▶ **The task**:
Through the end of the data below, output every line exactly, beginning with the line that contains "for (int k = 1; k <= NREQ; k++) begin".

######

`config.mk`:
```
export PLATFORM = sky130hd
export DESIGN_NAME = trng_conditioner
export DESIGN_NICKNAME = d
export VERILOG_FILES = /design/src/rtl/trng_conditioner.sv
export SDC_FILE = /design/constraint.sdc
export NUM_CORES = 1
export LEC_CHECK = 0
export BUFFER_PORTS_ARGS = -buffer_cell sky130_fd_sc_hd__buf_4
export CORE_ASPECT_RATIO = 0.8
export CORE_MARGIN = 1.5
export CORE_UTILIZATION = 40
export DETAILED_ROUTE_END_ITERATION = 8
export MAX_ROUTING_LAYER = met4
export PLACE_DENSITY = 0.57
export RECOVER_POWER = 100
export REMOVE_ABC_BUFFERS = 1
export SKIP_CTS_REPAIR_TIMING = 1
export SLEW_MARGIN = 5
export SYNTH_ARGS = -nofsm -noshare
export SYNTH_HDL_FRONTEND = slang
export SYNTH_SLANG_ARGS = --single-unit
export TNS_END_PERCENT = 30
```
`constraint.sdc`:
```
create_clock -name clk -period 2.9 [get_ports clk]
set_clock_uncertainty 0.05 [all_clocks]
set_input_delay 0.29 -clock clk [delete_from_list [all_inputs] [get_ports clk]]
set_output_delay 0.29 -clock clk [all_outputs]
set_load 0.02 [all_outputs]
```
File: config.mk
export PLATFORM = sky130hd
export DESIGN_NAME = fifo_write_arbiter
export DESIGN_NICKNAME = d
export VERILOG_FILES = /design/src/rtl/fifo_arb_pkg.sv /design/src/rtl/rr_pick.sv /design/src/rtl/fifo_write_arbiter.sv
export SDC_FILE = /design/constraint.sdc
export NUM_CORES = 1
export LEC_CHECK = 0
export BUFFER_PORTS_ARGS = -buffer_cell sky130_fd_sc_hd__buf_2
export CORE_MARGIN = 2
export CORE_UTILIZATION = 37
export DETAILED_ROUTE_END_ITERATION = 6
export HOLD_SLACK_MARGIN = 0.12
export MAX_ROUTING_LAYER = met4
export PLACE_DENSITY_LB_ADDON = 0.05
export SLEW_MARGIN = 25
export SYNTH_ARGS = -nofsm -noshare
export SYNTH_HDL_FRONTEND = slang
export SYNTH_SLANG_ARGS = --single-unit
File: constraint.sdc
create_clock -name clk -period 2.9 [get_ports clk]
set_input_delay 0.58 -clock clk [delete_from_list [all_inputs] [get_ports clk]]
set_output_delay 0.58 -clock clk [all_outputs]
set_load 0.01 [all_outputs]
File: src/rtl/fifo_arb_pkg.sv
// Shared definitions for the fast_fifo write-side arbiter and its rotating-priority picker.
package fifo_arb_pkg;

  typedef enum logic {
    ST_IDLE  = 1'b0,
    ST_BURST = 1'b1
  } state_e;

  localparam int DEFAULT_MAX_BURST = 4;
  localparam int MAX_NREQ          = 8;

  // Index of the set bit; callers guarantee at most one bit is set.
  function automatic logic [2:0] onehot_to_idx(input logic [MAX_NREQ-1:0] oh);
    logic [2:0] idx;
    idx = '0;
    for (int i = 0; i < MAX_NREQ; i++) begin
      if (oh[i]) idx = idx | 3'(i);
    end
    return idx;
  endfunction

endpackage

File: src/rtl/rr_pick.sv
// Combinational rotating-priority selector: first asserted req scanning last+1, last+2, ... mod NREQ.
module rr_pick #(
  parameter int NREQ = 4,
  parameter int IW   = $clog2(NREQ)
) (
  input  logic [NREQ-1:0] req,
  input  logic [IW-1:0]   last,
  output logic            valid,
  output logic [IW-1:0]   sel
);

  always_comb begin
    logic [IW-1:0] cand;
    // NOTE: every output and temporary gets a default first so no path leaves one unassigned (no latch).
    valid = 1'b0;
    sel   = '0;
    cand  = '0;
    for (int k = 1; k <= NREQ; k++) begin
      cand = IW'((int'(last) + k) % NREQ);
      if (!valid && req[cand]) begin
        valid = 1'b1;
        sel   = cand;
      end
    end
  end

endmodule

######

▶ **Exercise response**:
    for (int k = 1; k <= NREQ; k++) begin
      cand = IW'((int'(last) + k) % NREQ);
      if (!valid && req[cand]) begin
        valid = 1'b1;
        sel   = cand;
      end
    end
  end

endmodule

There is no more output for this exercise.